[Opening Source information section]
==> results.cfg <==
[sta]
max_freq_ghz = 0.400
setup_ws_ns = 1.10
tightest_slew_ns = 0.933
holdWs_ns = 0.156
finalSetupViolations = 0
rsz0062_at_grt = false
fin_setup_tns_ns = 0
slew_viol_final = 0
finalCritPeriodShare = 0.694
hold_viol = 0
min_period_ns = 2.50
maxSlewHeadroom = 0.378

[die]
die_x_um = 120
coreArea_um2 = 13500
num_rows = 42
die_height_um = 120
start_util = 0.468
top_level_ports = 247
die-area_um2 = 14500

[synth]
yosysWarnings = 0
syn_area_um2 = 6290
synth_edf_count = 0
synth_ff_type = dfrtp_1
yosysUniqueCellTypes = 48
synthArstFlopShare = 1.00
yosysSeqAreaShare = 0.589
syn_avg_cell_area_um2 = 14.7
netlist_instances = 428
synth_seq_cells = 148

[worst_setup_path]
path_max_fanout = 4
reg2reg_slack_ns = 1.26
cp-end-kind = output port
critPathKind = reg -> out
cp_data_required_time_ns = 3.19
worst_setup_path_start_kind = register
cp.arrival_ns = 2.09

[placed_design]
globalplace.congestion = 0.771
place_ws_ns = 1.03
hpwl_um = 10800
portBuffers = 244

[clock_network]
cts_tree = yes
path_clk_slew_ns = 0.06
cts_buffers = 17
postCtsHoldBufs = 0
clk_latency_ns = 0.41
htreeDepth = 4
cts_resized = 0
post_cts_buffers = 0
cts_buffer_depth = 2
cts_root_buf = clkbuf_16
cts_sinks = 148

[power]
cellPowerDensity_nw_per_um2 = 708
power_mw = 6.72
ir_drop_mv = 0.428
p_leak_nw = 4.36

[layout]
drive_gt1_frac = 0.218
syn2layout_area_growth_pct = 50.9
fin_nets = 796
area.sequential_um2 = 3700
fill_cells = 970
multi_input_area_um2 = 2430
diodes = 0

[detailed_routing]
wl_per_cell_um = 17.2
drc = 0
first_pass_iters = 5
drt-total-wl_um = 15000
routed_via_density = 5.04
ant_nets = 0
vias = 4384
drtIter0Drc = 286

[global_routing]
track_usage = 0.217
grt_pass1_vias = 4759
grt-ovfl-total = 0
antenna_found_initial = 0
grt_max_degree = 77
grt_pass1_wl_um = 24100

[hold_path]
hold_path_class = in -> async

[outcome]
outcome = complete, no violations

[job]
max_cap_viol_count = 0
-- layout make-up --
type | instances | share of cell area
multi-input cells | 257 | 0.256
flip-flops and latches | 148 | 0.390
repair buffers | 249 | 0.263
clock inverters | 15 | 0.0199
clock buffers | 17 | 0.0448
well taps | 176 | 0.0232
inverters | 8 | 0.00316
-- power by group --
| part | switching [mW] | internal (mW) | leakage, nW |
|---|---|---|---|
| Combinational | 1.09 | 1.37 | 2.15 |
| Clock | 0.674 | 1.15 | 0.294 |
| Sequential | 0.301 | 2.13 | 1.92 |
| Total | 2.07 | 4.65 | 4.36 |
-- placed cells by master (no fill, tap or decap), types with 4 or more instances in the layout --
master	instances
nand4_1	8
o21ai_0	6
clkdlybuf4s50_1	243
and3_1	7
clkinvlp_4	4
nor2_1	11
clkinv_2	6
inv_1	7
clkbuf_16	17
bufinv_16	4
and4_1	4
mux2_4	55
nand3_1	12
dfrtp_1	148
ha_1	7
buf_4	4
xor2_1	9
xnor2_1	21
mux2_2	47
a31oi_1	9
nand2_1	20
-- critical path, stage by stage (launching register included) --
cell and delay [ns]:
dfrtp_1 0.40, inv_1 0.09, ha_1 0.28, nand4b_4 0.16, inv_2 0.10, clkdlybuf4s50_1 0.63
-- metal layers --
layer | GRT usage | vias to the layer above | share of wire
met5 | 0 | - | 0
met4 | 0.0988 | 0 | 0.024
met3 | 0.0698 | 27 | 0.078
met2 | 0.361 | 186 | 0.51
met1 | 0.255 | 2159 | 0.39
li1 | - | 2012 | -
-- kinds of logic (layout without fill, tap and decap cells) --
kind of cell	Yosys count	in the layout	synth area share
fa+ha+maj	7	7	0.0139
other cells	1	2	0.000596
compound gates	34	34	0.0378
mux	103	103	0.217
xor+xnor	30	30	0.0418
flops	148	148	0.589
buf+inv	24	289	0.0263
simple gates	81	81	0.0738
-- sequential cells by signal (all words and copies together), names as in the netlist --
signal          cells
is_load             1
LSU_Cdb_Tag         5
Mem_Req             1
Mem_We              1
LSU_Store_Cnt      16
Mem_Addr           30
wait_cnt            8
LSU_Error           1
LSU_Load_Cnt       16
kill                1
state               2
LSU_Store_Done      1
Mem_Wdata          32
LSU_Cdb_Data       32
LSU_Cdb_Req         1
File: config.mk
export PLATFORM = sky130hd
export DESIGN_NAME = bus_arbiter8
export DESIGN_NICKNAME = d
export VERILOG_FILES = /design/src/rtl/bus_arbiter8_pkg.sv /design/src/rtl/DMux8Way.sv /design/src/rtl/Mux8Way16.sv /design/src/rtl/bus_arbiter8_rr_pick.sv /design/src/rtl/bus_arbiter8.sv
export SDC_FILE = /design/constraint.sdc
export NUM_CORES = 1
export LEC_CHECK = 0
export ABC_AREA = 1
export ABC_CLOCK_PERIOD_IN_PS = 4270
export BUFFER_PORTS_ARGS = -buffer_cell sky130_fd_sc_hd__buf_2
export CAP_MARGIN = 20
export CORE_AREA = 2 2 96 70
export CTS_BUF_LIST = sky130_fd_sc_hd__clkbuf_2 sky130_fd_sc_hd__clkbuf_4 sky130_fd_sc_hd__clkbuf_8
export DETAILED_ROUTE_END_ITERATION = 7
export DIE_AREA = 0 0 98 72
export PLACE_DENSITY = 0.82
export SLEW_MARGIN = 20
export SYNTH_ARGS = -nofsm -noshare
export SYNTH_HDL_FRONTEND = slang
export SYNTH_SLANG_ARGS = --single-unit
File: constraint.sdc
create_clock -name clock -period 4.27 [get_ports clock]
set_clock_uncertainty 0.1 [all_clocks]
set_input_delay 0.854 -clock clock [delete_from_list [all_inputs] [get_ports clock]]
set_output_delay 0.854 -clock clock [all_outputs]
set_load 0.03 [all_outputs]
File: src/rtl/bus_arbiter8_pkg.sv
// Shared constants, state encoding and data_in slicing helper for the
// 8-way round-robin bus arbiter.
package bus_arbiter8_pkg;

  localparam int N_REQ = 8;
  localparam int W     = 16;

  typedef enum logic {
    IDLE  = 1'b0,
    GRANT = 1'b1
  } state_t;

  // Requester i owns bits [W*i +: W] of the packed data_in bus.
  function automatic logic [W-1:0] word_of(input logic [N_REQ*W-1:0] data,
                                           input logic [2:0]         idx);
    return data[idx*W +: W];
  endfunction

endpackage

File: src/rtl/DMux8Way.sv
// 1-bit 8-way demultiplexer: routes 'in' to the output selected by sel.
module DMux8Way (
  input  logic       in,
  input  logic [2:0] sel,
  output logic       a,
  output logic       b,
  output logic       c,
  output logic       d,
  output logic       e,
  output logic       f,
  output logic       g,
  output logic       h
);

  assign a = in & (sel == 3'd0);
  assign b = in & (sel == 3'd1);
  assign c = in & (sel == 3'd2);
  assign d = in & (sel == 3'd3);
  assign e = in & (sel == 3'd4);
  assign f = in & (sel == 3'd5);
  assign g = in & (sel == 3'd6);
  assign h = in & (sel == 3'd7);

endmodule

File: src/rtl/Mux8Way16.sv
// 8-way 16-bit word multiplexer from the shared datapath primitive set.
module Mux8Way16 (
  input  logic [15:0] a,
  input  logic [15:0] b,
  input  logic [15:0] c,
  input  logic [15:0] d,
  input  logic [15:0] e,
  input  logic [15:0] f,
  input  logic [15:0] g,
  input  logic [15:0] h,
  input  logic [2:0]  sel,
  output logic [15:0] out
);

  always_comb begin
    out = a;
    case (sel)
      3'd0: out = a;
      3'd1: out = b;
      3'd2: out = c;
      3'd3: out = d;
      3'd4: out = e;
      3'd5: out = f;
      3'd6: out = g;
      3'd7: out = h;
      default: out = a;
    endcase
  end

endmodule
[Closing Source information section]
▸ **Assignment**
Apply a filter to the listing above so that only lines with "master" are kept, and copy those lines.

▸ **Output**
-- placed cells by master (no fill, tap or decap), types with 4 or more instances in the layout --
master	instances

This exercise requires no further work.